Parabrachial infusion of D-fenfluramine reduces food intake. Blockade by the 5-HT(1B) antagonist SB-216641.

Systemic administration of the serotonin (5-HT) releaser/reuptake inhibitor, D-fenfluramine decreases consumption of food in mammals. This hypophagic action involves loci at several levels of the neuraxis. Indirect evidence implicates the parabrachial nucleus (PBN) of the pons as one of these regions.

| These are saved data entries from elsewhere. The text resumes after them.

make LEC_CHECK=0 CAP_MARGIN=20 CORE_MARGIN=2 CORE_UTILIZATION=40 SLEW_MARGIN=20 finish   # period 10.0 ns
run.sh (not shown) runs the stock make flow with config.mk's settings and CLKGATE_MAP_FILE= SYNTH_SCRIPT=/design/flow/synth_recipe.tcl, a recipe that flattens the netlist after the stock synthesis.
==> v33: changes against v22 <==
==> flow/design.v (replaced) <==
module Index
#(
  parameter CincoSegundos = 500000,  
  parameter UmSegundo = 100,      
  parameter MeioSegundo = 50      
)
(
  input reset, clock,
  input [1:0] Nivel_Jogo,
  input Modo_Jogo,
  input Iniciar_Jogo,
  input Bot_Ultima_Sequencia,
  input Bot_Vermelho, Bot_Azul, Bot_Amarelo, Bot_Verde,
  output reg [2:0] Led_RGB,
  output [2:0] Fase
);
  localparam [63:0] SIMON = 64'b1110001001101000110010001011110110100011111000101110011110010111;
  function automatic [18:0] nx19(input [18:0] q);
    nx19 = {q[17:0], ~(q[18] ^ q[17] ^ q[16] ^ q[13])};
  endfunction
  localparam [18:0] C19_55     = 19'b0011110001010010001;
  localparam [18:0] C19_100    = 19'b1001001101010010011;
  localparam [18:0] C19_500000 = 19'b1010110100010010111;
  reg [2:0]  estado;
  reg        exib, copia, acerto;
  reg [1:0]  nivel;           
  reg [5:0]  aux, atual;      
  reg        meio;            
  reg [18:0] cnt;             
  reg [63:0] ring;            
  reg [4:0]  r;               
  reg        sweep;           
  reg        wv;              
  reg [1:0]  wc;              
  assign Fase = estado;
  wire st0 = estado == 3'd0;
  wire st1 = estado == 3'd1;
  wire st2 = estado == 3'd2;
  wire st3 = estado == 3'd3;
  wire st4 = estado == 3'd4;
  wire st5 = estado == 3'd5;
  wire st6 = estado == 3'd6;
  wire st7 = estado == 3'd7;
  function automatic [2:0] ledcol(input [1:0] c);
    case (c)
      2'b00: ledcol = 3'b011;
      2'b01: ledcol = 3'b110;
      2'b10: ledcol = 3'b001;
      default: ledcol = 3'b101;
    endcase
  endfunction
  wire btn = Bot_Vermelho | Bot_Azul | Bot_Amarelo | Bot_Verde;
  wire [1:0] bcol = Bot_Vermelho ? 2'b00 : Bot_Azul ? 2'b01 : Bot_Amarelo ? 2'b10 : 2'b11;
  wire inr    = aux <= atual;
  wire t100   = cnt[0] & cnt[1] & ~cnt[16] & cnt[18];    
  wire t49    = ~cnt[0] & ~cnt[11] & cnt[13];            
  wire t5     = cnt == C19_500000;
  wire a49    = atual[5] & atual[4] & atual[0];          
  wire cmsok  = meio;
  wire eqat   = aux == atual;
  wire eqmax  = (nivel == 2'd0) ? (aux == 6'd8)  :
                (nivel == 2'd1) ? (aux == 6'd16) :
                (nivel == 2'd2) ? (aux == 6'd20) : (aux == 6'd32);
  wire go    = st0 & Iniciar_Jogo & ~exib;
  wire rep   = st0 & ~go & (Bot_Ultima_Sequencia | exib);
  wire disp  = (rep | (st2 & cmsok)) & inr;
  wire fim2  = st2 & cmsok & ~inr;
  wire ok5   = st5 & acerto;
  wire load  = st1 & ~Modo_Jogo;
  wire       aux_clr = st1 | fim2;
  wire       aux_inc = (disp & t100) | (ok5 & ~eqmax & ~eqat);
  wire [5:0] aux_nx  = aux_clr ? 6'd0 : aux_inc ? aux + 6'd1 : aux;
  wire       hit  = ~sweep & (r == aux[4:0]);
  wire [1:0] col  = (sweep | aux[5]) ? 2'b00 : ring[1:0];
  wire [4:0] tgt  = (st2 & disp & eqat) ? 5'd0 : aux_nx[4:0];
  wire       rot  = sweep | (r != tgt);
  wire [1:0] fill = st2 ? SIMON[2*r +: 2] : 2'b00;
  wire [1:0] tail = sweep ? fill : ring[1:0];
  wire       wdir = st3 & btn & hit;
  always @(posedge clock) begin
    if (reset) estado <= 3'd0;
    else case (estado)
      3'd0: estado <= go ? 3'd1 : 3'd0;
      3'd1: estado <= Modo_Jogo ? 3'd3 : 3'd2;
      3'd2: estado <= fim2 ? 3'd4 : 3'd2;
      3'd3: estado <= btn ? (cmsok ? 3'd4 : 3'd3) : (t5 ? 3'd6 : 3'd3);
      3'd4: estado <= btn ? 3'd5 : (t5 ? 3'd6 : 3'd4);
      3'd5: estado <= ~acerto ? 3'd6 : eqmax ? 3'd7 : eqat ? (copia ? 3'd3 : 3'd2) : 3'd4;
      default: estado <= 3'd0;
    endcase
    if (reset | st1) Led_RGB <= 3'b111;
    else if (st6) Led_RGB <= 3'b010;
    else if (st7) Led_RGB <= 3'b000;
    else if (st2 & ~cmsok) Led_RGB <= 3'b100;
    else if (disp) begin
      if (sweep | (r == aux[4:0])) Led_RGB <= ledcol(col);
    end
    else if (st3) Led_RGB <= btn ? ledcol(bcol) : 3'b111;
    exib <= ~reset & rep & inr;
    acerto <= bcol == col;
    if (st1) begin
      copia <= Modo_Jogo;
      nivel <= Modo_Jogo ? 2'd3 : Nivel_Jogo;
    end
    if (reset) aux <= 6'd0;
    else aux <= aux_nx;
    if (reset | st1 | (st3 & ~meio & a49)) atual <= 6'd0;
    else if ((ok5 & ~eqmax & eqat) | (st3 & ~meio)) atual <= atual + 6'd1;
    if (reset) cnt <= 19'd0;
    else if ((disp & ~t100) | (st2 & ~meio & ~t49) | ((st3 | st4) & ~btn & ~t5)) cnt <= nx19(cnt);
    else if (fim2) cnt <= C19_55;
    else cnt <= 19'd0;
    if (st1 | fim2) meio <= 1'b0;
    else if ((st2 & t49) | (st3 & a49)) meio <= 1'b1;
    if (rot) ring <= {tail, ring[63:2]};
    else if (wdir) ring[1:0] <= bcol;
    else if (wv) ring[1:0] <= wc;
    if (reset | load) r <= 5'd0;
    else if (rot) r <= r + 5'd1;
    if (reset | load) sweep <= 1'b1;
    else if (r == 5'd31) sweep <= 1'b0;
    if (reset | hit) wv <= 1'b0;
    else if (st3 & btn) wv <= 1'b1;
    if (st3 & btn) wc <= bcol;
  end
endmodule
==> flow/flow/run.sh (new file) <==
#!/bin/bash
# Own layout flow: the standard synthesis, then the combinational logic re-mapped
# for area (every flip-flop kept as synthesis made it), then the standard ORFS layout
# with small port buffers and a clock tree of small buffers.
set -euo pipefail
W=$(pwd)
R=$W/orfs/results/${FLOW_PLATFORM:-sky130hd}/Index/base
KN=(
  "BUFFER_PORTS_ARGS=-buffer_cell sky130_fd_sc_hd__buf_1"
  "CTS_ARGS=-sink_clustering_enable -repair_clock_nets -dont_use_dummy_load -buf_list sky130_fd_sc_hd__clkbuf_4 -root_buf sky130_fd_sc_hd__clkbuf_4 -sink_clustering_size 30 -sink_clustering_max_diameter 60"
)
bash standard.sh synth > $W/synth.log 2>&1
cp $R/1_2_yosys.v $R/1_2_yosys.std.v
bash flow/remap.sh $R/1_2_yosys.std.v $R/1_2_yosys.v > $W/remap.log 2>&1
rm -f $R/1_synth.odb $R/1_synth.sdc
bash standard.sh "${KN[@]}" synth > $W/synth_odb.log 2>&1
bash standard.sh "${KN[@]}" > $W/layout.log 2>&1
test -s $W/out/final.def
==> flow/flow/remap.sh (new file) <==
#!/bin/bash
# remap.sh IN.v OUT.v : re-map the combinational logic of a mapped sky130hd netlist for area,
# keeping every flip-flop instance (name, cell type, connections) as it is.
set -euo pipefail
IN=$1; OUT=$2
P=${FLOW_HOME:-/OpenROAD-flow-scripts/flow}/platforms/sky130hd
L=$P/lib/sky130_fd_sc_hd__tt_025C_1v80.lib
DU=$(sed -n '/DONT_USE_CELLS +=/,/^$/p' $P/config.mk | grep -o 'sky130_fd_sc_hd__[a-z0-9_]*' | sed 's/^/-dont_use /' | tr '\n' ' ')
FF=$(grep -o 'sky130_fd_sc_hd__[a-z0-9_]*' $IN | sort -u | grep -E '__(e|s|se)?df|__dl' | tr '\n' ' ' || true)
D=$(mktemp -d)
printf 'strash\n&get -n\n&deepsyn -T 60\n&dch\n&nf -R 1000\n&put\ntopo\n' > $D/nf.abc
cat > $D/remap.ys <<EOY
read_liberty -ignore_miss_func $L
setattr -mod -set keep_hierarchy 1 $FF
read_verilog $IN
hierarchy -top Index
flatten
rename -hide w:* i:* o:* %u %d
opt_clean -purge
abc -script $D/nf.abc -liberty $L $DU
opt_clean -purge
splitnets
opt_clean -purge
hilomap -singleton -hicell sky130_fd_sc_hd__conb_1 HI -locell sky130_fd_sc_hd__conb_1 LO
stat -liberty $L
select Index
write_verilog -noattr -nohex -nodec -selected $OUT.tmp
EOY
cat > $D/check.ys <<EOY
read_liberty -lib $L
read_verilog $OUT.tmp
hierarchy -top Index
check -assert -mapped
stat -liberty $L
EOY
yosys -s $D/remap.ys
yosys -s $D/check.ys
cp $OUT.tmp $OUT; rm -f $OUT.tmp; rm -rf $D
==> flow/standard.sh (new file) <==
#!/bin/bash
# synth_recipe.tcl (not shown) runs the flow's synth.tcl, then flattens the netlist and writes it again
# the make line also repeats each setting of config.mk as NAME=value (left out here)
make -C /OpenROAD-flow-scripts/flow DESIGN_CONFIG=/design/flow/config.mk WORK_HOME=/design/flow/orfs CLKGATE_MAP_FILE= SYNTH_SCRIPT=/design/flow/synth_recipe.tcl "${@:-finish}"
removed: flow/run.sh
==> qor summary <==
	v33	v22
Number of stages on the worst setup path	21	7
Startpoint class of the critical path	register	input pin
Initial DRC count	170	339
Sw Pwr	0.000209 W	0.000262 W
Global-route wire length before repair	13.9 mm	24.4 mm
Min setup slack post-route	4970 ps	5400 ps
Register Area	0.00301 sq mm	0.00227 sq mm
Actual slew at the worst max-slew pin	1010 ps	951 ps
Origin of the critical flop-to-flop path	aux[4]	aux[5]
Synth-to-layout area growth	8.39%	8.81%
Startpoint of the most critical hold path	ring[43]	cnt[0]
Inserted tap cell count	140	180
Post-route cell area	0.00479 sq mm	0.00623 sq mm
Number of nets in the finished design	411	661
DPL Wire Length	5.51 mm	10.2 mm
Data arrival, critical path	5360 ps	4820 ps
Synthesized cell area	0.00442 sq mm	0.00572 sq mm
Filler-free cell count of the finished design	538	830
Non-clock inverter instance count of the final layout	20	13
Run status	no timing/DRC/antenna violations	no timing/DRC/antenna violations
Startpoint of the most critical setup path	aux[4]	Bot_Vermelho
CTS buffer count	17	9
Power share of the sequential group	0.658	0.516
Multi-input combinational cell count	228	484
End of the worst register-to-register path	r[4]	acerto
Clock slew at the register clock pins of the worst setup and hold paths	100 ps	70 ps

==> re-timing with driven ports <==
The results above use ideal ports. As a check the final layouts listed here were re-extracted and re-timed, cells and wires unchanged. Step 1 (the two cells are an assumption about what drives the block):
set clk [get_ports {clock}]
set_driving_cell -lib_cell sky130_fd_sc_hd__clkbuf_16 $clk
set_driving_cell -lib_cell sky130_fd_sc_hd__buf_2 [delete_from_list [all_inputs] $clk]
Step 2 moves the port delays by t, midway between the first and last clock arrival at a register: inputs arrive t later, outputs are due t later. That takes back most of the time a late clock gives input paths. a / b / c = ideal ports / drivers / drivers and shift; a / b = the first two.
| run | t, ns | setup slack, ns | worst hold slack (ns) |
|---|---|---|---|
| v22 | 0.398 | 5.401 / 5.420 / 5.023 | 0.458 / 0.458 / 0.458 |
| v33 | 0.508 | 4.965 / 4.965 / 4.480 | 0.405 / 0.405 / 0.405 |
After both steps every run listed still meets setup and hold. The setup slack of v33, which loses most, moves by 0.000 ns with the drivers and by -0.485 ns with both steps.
Context: an optimization exercise on an open-source flow, tuned for small area, a short achievable clock period and few clock cycles per item. The choices shown serve that exercise and are no tape-out recipe. Where RTL was checked, it was by simulation tests only, not by an equivalence proof against the original. No activity file was given, so power comes from the tool's default toggle rates.

P:
Design bcrypt_core, start of the top module:
module bcrypt_core (
  input  logic         clk,
  input  logic         reset_l,
  input  logic         start,
  input  logic [4:0]   cost,
  input  logic [127:0] salt,
  input  logic [575:0] key,
  output logic [31:0]  s_addr,
  output logic [3:0]   s_we,
  output logic [127:0] s_wdata,
  input  logic [127:0] s_rdata,
  output logic [191:0] hash,
  output logic         done
);
  localparam logic [575:0] PI_P = 576'h8979fb1b9216d5d9b54709173f84d5b5c97c50ddc0ac29b734e90c6cbe5466cf38d01377452821e6ec4e6c89082efa98299f31d0a40938220370734413198a2e85a308d3243f6a88;
  localparam logic [191:0] CTEXT = {32'h6f756274, 32'h63727944, 32'h64657253, 32'h65686f6c, 32'h65616e42, 32'h4f727068};
  localparam logic [1:0] PH_SALTED = 2'd0,   
                         PH_KEY    = 2'd1,   
                         PH_SALT   = 2'd2,   
                         PH_CTEXT  = 2'd3;   
  localparam logic [9:0] CNT_P0 = 10'd1015;  
  logic         busy, done_r;
  logic [4:0]   k;        
  logic         rot2;     
  logic [1:0]   phase;
  logic [9:0]   cnt;      
  logic [30:0]  iter;
  logic [575:0] P;        
  logic [31:0]  l, r;     
  logic [63:0]  c1, c2;   
  wire in_exp  = (phase != PH_CTEXT);
  wire ppart   = in_exp & cnt[9];
  wire keyen   = in_exp & (cnt == CNT_P0) & ~rot2;
  wire salten  = (phase == PH_SALTED) & (k[4:1] == 4'd0) & ~rot2;
  wire k17     = (k == 5'd17);
  wire exp_end = in_exp & (cnt == 10'd511);
  wire ct_end  = (cnt == 10'd191);
  ...
clock: 10.0 ns
lec_check: 0
cap_margin: 30
core_margin: 2
core_utilization: 40
slew_margin: 40
standard.sh (not shown) runs the stock make flow with config.mk's settings and CLKGATE_MAP_FILE= SYNTH_SCRIPT=/design/flow/synth_recipe.tcl, a recipe that flattens the netlist after the stock synthesis.
==> flow/flow/run.sh <==
#!/bin/bash
# The standard layout, with the ports buffered by buf_2 cells.
set -euo pipefail
export BUFFER_PORTS_ARGS="-buffer_cell sky130_fd_sc_hd__buf_2"
bash standard.sh > standard.log 2>&1
FAIL P @ I/O pin placement (3_2_place_iop): tool exited with error
### P -> Q
Settings: CORE_UTILIZATION changed from 40 to 20; SETUP_SLACK_MARGIN newly set to 3.
==> comparison <==
- Q | stages: all done | timing, DRC, antenna: all pass
- Reported for P and Q, synthesized cell count turned out identical to the last digit.
- Delta (Q minus P): height of the chip went up by about 40%; synthesized net count was more or less identical; cell area after technology mapping was more or less identical.
- Summary of Q over P: count of flip-flops with a built-in enable after synthesis flat; synthesized-area fraction occupied by ao, oa, aoi and oai cells flat; starting density of the core down 20 points.
- Horizontal die dimension (lower): P
No functional check of the RTL was part of any run of this note.

* * *

Setup of run A:
Another version of the RTL of bcrypt_core (not shown whole).
Size in the first run: ~1200 I/O pins.
==> flow/design.v (excerpt) <==
module bcrypt_core (
  input  logic         clk,
  input  logic         reset_l,
  input  logic         start,
  input  logic [4:0]   cost,
  input  logic [127:0] salt,
  input  logic [575:0] key,
  output logic [31:0]  s_addr,
  output logic [3:0]   s_we,
  output logic [127:0] s_wdata,
  input  logic [127:0] s_rdata,
  output logic [191:0] hash,
  output logic         done
);
  localparam logic [575:0] PI_P = 576'h8979fb1b9216d5d9b54709173f84d5b5c97c50ddc0ac29b734e90c6cbe5466cf38d01377452821e6ec4e6c89082efa98299f31d0a40938220370734413198a2e85a308d3243f6a88;
  localparam logic [191:0] CTEXT = {32'h6f756274, 32'h63727944, 32'h64657253, 32'h65686f6c, 32'h65616e42, 32'h4f727068};
  localparam logic [1:0] PH_SALTED = 2'd0,   
                         PH_KEY    = 2'd1,   
                         PH_SALT   = 2'd2,   
                         PH_CTEXT  = 2'd3;   
  localparam logic [9:0] CNT_P0 = 10'd1015;  
  logic         busy, done_r;
  logic [4:0]   k;        
  logic [1:0]   phase;
  logic [9:0]   cnt;      
  logic [575:0] P;        
  logic [31:0]  l, r;     
  ...
Settings: LEC_CHECK=0, CAP_MARGIN=30, CORE_MARGIN=2, CORE_UTILIZATION=20, CTS_CLUSTER_DIAMETER=100, CTS_CLUSTER_SIZE=20, PLACE_DENSITY=0.75, SETUP_SLACK_MARGIN=3, SLEW_MARGIN=40, TNS_END_PERCENT=5; clock period 10.0 ns.
==> flow/flow/run.sh <==
#!/bin/bash
# The standard layout, with the ports buffered by buf_1 cells.
set -euo pipefail
export BUFFER_PORTS_ARGS="-buffer_cell sky130_fd_sc_hd__buf_1"
bash standard.sh > standard.log 2>&1
Final checks on run A, whose flow otherwise completed, came back failing, citing antenna rules.
Testbench counts of run A, summed over its fixed seeds: cycles 681,180, hashes 18.
Here is what was changed in the inputs of run B compared with run A.
==> flow/flow/run.sh <==
#!/bin/bash
# The standard layout, with the ports buffered by buf_1 cells and more rounds
# of antenna repair after detailed routing.
set -euo pipefail
export BUFFER_PORTS_ARGS="-buffer_cell sky130_fd_sc_hd__buf_1"
export MAX_REPAIR_ANTENNAS_ITER_DRT=12
bash standard.sh > standard.log 2>&1
### Flow results
No stage failed in run B, and the final checks on the layout all came back clean.
Between run A and run B, the final cell count without fillers does not differ in any meaningful way.
On power, run B tracks run A almost exactly.
Diff run A -> run B: maximum frequency was more or less identical; final non-filler cell area neither gained nor lost much.
Delta (run B minus run A): wire length saw little to no change; number of vias per cell did not really move.
--- input diff run B..run C ---
Settings: TNS_END_PERCENT no longer set, was 5.
==> flow/flow/run.sh <==
#!/bin/bash
# The standard layout, with the ports buffered by buf_1 cells.
set -euo pipefail
export BUFFER_PORTS_ARGS="-buffer_cell sky130_fd_sc_hd__buf_1"
bash standard.sh > standard.log 2>&1
Results
Between run B and run C, the flow reports non-clock buffer count increasing by a little under 10%. On run C: area growth from synthesis to layout is 6.6 points higher than what run B gave. The core of run C is more densely filled than that of run B.

-- what the ideal ports hide --
The results above use ideal ports. As a check the final layouts listed here were re-extracted and re-timed, cells and wires unchanged.
Step 1: set_driving_cell puts a clkbuf_16 on clk and a buf_2 on each other input, an assumption about the parent block.
Step 2 moves the port delays by t, midway between the first and last clock arrival at a register: inputs arrive t later, outputs are due t later. That takes back most of the time a late clock gives input paths.
Three values: ideal ports, drivers, drivers and shift; two values: the first two.
| run | shift t [ns] | setup slack, ns | pins driven straight from the clock port |
|---|---|---|---|
| Q | 0.789 | 1.333 / 1.286 / 0.837 | 1 |
| run A | 0.685 | 1.666 / 1.593 / 1.635 | 1 |
| run B | 0.685 | 1.666 / 1.593 / 1.635 | 1 |
| run C | 0.690 | 1.787 / 1.689 / 1.689 | 1 |
The setup slack of Q, which loses most, moves by -0.047 ns with the drivers and by -0.496 ns with both steps.
Context: an optimization exercise on an open-source flow, tuned for small area. The choices shown serve that exercise and are no tape-out recipe.
In this exercise RTL edits were held to simulation tests only and were not proved equivalent to the original.
Power figures rest on the tool's default switching activity, not on a simulated workload.

--- flow/config.mk ---
export PLATFORM = sky130hd
export DESIGN_NAME = audio_mixer
export DESIGN_NICKNAME = audio_mixer
export VERILOG_FILES = /design/flow/design.v
export SDC_FILE = /design/flow/constraint.sdc
export NUM_CORES = 4
export LEC_CHECK = 0
export CAP_MARGIN = 5
export CORE_MARGIN = 2
export CORE_UTILIZATION = 65
export CTS_BUF_LIST = sky130_fd_sc_hd__clkbuf_8 sky130_fd_sc_hd__clkbuf_16
export CTS_CLUSTER_DIAMETER = 70
export CTS_CLUSTER_SIZE = 28
export PLACE_DENSITY = 0.75
export SLEW_MARGIN = 5
export SYNTH_HIERARCHICAL = 1
--- flow/constraint.sdc ---
create_clock -name core_clock -period 20.0 [get_ports {clk}]
set_input_delay 4.0000 -clock core_clock [delete_from_list [all_inputs] [get_ports {clk}]]
set_output_delay 4.0000 -clock core_clock [all_outputs]
set_load 0.01 [all_outputs]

Consistent with this hypothesis, unilateral infusion of D-fenfluramine (200, 280, and 400 nmol/0.5 microl) directly into the lateral PBN (LPBN) of male rats reduced food intake by 33%, 56%, and 66% from baseline (7.3 +/- 0.7 g) during a 30-min test with chow. Infusions lateral, medial, and dorsal to the PBN were ineffective. Stimulating 5-HT(1B) receptors in the PBN also reduces feeding. Administration of the selective 5-HT(1B) agonist CP-93,129 (3-(1,2,5,6-tetrahydropyrid-4-yl)pyrrolo[3,2-b]pyrid-5-one) (0, 0.625, 2.5, and 10 nmol/0.5 microl) into the PBN reduced food intake by 25--79%. The selective 5-HT(1B) antagonist SB-216641 (N-[3-[3-(dimethylamino(ethoxy]-4-methoxyphenyl]-2'-methyl-4'-(5-methyl-1,2,4-oxadiazol-3-yl)-[1,1'-biphenyl]-4-carboxamide) (2.5 nmol) completely blocked the hypophagic action of the approximate ED(50) doses of CP-93,129 (2.5 nmol) and D-fenfluramine (280 nmol). These data strongly suggest that directly or indirectly activating 5-HT(1B) receptors in the LPBN inhibits feeding and implicates this pontine region in the serotonergic regulation of eating and satiation.